[Start of Attachment]

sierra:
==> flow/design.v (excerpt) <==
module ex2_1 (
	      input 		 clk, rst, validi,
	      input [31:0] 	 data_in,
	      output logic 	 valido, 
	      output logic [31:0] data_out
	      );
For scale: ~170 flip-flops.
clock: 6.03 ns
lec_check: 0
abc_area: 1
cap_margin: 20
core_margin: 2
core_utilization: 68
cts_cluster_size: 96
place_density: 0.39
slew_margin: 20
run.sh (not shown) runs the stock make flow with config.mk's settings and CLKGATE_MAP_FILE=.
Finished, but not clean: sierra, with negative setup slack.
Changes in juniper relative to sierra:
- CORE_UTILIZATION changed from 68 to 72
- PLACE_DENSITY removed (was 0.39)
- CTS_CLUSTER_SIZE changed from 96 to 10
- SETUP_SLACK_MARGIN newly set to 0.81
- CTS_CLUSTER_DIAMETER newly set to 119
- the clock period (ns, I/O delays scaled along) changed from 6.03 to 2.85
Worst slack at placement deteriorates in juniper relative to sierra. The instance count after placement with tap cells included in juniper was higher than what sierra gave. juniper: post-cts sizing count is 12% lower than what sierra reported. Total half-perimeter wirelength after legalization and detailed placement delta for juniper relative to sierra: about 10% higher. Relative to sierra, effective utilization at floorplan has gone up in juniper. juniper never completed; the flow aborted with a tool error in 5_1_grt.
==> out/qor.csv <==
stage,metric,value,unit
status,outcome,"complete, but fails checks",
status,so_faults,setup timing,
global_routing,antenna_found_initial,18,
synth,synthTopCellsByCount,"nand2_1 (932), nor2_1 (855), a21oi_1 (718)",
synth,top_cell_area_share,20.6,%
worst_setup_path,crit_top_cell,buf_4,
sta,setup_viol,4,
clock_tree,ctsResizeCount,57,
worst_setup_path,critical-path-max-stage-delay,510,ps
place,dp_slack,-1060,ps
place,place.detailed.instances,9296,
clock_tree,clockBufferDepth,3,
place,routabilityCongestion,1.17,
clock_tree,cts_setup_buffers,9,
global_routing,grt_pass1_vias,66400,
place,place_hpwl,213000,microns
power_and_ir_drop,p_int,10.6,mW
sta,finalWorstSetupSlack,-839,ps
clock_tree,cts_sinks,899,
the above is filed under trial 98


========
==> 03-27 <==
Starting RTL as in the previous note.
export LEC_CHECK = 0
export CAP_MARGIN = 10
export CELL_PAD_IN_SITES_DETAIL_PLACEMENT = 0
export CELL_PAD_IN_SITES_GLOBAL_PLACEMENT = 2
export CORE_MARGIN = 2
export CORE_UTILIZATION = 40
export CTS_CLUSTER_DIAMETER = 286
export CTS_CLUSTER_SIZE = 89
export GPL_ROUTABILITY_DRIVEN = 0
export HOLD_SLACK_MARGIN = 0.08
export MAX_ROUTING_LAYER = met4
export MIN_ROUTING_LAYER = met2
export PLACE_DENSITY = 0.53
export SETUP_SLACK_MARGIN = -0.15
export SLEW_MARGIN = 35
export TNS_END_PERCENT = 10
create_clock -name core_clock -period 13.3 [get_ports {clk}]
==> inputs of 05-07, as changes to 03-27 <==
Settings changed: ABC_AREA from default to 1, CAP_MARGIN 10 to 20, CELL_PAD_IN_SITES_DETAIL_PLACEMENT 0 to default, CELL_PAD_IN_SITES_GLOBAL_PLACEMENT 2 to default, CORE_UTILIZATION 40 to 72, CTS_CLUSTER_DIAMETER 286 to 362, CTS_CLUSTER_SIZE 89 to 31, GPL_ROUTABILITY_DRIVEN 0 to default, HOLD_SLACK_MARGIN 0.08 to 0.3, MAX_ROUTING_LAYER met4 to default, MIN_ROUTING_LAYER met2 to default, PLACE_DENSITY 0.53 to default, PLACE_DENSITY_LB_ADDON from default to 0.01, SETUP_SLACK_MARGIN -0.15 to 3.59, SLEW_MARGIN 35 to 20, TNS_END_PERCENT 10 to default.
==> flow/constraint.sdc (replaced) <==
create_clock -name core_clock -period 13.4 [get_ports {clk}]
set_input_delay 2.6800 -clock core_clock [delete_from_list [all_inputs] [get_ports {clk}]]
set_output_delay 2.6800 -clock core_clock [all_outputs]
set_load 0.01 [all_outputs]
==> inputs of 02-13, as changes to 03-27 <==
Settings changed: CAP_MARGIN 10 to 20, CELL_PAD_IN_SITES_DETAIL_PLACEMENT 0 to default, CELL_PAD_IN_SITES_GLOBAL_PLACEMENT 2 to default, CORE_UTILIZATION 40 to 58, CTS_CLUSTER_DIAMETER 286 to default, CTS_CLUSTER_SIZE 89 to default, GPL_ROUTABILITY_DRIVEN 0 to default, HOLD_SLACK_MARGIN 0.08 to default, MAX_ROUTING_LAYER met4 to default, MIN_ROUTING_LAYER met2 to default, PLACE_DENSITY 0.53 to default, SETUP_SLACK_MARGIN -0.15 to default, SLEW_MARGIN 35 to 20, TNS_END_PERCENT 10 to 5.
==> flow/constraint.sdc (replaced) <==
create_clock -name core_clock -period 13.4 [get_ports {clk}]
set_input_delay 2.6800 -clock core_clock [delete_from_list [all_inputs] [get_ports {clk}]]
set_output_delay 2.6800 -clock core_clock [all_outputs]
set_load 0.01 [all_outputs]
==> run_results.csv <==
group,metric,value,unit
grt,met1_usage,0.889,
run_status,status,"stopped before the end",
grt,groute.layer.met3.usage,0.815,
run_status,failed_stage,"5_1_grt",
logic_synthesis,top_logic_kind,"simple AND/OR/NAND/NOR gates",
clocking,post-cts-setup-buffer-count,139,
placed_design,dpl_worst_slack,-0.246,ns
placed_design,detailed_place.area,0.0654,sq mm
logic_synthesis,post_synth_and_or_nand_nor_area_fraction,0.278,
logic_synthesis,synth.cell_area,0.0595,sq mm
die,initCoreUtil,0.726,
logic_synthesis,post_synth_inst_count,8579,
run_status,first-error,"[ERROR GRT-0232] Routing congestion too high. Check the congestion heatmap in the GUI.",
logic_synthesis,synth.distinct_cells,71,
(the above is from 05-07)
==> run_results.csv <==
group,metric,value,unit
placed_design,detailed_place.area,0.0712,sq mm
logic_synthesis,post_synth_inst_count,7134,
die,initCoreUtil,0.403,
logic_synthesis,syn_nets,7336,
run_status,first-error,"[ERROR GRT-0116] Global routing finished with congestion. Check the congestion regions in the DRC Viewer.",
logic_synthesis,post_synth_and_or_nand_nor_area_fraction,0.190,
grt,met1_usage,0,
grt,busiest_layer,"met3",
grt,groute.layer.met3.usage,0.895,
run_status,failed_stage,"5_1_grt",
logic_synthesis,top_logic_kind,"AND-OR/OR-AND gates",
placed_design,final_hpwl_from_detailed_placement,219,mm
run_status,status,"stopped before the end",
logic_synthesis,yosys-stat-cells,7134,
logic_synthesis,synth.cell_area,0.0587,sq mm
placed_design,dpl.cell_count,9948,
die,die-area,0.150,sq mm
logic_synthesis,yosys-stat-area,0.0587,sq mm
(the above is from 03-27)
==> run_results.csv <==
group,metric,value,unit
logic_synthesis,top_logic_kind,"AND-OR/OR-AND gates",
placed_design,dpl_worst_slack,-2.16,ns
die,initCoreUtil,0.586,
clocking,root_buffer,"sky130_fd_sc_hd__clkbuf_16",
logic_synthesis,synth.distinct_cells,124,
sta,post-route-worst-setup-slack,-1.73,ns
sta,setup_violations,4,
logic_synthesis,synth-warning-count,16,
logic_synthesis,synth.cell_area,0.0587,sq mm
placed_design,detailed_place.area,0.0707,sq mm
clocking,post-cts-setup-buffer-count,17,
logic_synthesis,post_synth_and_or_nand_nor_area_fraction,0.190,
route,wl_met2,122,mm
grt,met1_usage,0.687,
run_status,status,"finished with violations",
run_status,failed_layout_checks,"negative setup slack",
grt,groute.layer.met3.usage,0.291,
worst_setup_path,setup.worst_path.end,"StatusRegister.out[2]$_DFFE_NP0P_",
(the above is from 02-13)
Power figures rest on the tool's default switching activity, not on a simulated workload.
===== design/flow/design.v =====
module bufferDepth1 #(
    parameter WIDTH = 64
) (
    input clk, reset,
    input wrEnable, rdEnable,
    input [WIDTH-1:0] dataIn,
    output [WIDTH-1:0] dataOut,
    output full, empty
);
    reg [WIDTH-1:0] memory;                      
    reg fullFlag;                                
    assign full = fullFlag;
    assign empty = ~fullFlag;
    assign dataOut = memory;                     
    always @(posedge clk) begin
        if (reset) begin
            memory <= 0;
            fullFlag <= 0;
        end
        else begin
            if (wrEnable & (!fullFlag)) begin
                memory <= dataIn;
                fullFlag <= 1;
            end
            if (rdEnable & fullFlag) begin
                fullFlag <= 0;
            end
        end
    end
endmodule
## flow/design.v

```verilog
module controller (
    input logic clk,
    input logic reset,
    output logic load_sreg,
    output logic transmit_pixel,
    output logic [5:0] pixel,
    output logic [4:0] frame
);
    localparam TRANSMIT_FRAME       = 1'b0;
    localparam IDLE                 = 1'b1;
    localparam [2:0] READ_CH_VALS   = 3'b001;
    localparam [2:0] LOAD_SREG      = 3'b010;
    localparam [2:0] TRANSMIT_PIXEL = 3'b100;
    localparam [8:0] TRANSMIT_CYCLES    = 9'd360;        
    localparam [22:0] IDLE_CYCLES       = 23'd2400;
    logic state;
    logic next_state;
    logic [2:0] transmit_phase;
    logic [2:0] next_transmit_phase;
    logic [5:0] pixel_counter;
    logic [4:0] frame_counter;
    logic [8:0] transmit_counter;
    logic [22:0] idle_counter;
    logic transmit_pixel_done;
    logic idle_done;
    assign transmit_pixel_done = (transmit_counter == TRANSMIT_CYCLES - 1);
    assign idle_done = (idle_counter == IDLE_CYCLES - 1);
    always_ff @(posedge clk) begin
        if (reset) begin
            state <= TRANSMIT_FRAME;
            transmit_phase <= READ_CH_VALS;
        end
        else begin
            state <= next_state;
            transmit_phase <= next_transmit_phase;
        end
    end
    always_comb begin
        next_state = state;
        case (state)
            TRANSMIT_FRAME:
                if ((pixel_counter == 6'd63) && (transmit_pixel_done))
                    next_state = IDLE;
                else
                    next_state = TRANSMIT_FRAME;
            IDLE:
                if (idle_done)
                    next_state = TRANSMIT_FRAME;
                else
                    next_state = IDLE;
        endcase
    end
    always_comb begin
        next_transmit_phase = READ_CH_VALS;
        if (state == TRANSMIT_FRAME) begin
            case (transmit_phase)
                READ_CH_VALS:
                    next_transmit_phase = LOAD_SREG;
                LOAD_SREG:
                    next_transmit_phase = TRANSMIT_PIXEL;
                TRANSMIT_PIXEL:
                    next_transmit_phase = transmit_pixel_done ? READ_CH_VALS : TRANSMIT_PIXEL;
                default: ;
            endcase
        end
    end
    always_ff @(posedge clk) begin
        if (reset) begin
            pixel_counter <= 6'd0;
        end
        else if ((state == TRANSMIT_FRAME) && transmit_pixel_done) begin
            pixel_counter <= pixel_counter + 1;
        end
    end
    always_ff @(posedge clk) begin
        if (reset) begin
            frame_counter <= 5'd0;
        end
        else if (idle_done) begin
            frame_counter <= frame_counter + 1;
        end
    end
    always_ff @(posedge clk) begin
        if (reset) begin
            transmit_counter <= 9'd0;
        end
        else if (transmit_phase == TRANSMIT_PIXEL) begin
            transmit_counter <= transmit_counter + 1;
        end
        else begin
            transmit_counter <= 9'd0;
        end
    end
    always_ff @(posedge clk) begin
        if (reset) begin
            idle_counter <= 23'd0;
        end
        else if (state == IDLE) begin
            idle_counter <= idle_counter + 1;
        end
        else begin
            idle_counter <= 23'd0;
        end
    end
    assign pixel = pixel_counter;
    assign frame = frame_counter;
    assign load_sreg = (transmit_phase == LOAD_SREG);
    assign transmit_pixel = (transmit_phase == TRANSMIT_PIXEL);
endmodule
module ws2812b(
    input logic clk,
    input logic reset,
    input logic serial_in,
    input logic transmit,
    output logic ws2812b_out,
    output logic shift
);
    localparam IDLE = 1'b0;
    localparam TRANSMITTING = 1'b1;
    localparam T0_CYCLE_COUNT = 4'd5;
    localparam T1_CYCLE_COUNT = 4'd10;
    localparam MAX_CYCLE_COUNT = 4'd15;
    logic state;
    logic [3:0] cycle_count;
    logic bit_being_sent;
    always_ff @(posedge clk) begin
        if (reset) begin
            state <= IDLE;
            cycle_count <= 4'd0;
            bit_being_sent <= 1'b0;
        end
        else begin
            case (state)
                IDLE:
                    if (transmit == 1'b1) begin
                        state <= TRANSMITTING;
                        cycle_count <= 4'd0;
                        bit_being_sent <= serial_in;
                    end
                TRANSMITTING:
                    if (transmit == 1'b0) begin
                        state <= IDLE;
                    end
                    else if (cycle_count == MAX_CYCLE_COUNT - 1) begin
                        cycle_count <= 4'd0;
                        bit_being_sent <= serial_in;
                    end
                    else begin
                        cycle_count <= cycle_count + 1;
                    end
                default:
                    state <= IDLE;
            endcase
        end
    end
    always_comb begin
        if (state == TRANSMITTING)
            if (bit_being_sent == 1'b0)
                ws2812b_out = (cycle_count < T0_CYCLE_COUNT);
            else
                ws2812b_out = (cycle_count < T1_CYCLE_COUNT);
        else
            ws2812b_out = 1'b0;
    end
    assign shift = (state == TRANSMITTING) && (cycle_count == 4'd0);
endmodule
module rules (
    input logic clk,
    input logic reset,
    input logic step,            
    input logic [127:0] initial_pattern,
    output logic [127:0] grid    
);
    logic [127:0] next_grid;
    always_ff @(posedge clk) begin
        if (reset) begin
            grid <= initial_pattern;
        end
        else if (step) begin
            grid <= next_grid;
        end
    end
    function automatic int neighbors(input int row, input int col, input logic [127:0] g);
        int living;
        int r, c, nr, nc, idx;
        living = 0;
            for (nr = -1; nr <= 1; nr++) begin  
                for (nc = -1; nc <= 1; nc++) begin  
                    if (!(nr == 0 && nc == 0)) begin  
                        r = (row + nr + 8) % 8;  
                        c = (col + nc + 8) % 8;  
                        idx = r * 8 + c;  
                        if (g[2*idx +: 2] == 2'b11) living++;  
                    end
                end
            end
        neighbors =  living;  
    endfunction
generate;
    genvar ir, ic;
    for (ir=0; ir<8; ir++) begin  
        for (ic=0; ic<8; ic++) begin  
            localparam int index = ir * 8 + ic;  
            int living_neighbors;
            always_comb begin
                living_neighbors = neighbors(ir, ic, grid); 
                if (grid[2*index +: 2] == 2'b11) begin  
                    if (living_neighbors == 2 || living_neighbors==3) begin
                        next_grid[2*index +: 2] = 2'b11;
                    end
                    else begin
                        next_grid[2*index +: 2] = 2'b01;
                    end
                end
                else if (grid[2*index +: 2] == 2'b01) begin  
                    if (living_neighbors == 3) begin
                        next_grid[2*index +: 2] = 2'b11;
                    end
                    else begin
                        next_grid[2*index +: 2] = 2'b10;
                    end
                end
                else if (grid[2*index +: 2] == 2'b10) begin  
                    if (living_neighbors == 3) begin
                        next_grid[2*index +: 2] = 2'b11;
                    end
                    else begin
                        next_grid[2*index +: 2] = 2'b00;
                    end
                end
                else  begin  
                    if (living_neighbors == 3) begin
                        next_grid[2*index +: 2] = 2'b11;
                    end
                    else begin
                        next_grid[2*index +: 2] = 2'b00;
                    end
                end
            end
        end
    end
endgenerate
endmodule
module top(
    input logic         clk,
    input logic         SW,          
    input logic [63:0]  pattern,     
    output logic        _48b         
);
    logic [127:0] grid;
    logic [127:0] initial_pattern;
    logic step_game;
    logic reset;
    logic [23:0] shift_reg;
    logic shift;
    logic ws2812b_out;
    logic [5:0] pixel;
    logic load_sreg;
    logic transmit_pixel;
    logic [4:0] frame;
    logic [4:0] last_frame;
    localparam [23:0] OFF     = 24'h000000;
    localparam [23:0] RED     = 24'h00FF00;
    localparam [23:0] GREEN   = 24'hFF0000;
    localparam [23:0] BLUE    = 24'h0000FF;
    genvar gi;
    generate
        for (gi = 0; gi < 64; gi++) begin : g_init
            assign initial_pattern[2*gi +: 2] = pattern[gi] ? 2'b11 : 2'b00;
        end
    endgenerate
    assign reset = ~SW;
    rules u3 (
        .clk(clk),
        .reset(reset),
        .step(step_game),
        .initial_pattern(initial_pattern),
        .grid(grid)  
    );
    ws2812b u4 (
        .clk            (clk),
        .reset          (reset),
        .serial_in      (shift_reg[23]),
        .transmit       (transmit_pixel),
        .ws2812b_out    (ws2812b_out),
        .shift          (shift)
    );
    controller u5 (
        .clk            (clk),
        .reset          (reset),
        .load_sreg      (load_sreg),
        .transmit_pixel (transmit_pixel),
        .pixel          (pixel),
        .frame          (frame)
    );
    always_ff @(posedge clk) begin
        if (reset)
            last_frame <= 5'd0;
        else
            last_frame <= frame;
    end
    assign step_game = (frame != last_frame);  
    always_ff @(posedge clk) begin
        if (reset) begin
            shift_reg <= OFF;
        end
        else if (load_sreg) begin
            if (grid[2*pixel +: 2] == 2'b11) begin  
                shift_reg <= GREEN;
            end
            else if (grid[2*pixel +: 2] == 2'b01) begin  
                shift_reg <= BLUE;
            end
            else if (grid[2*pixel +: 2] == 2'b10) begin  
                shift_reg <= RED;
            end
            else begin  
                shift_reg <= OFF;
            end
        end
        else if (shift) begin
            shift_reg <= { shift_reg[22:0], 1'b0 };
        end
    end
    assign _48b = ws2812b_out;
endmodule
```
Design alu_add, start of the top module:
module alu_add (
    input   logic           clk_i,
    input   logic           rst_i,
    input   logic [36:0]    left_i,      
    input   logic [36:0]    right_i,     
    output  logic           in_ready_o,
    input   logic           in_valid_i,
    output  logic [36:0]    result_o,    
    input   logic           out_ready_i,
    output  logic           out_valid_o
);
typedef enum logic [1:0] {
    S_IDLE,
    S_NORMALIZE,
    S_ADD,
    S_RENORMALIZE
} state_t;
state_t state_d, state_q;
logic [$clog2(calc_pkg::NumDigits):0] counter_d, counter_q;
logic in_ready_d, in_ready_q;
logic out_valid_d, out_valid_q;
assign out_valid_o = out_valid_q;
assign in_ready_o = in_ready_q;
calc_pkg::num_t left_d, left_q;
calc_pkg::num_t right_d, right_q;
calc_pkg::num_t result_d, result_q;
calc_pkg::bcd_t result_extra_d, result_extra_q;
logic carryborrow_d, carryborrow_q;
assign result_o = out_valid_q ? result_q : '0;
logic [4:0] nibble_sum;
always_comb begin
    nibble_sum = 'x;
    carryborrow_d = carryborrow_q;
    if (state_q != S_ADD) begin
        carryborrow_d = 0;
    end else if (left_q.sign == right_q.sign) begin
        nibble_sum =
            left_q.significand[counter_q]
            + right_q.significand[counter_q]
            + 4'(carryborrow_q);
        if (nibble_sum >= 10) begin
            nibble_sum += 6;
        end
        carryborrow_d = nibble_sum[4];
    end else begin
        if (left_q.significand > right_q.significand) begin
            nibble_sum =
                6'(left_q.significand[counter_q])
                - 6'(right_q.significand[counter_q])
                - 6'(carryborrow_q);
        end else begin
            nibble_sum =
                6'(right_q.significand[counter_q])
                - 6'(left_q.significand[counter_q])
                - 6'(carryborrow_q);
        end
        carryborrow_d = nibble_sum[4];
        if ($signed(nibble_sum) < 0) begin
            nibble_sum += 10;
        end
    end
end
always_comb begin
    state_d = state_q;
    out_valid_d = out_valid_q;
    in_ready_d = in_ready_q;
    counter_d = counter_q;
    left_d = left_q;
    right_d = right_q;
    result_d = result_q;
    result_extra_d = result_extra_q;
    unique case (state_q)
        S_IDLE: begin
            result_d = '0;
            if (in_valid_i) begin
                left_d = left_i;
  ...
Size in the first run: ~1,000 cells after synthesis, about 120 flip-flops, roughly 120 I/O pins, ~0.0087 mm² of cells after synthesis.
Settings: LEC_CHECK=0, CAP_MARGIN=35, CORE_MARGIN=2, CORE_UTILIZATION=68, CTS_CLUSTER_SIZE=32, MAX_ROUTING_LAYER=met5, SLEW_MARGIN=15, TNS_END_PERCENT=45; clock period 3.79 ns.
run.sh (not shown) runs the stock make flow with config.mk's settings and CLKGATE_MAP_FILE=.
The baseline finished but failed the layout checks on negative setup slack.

[End of Attachment]

* What is being asked *
If a line in the records contains the string "groute", copy it out.

* Answer area *
grt,groute.layer.met3.usage,0.815,
grt,groute.layer.met3.usage,0.895,
grt,groute.layer.met3.usage,0.291,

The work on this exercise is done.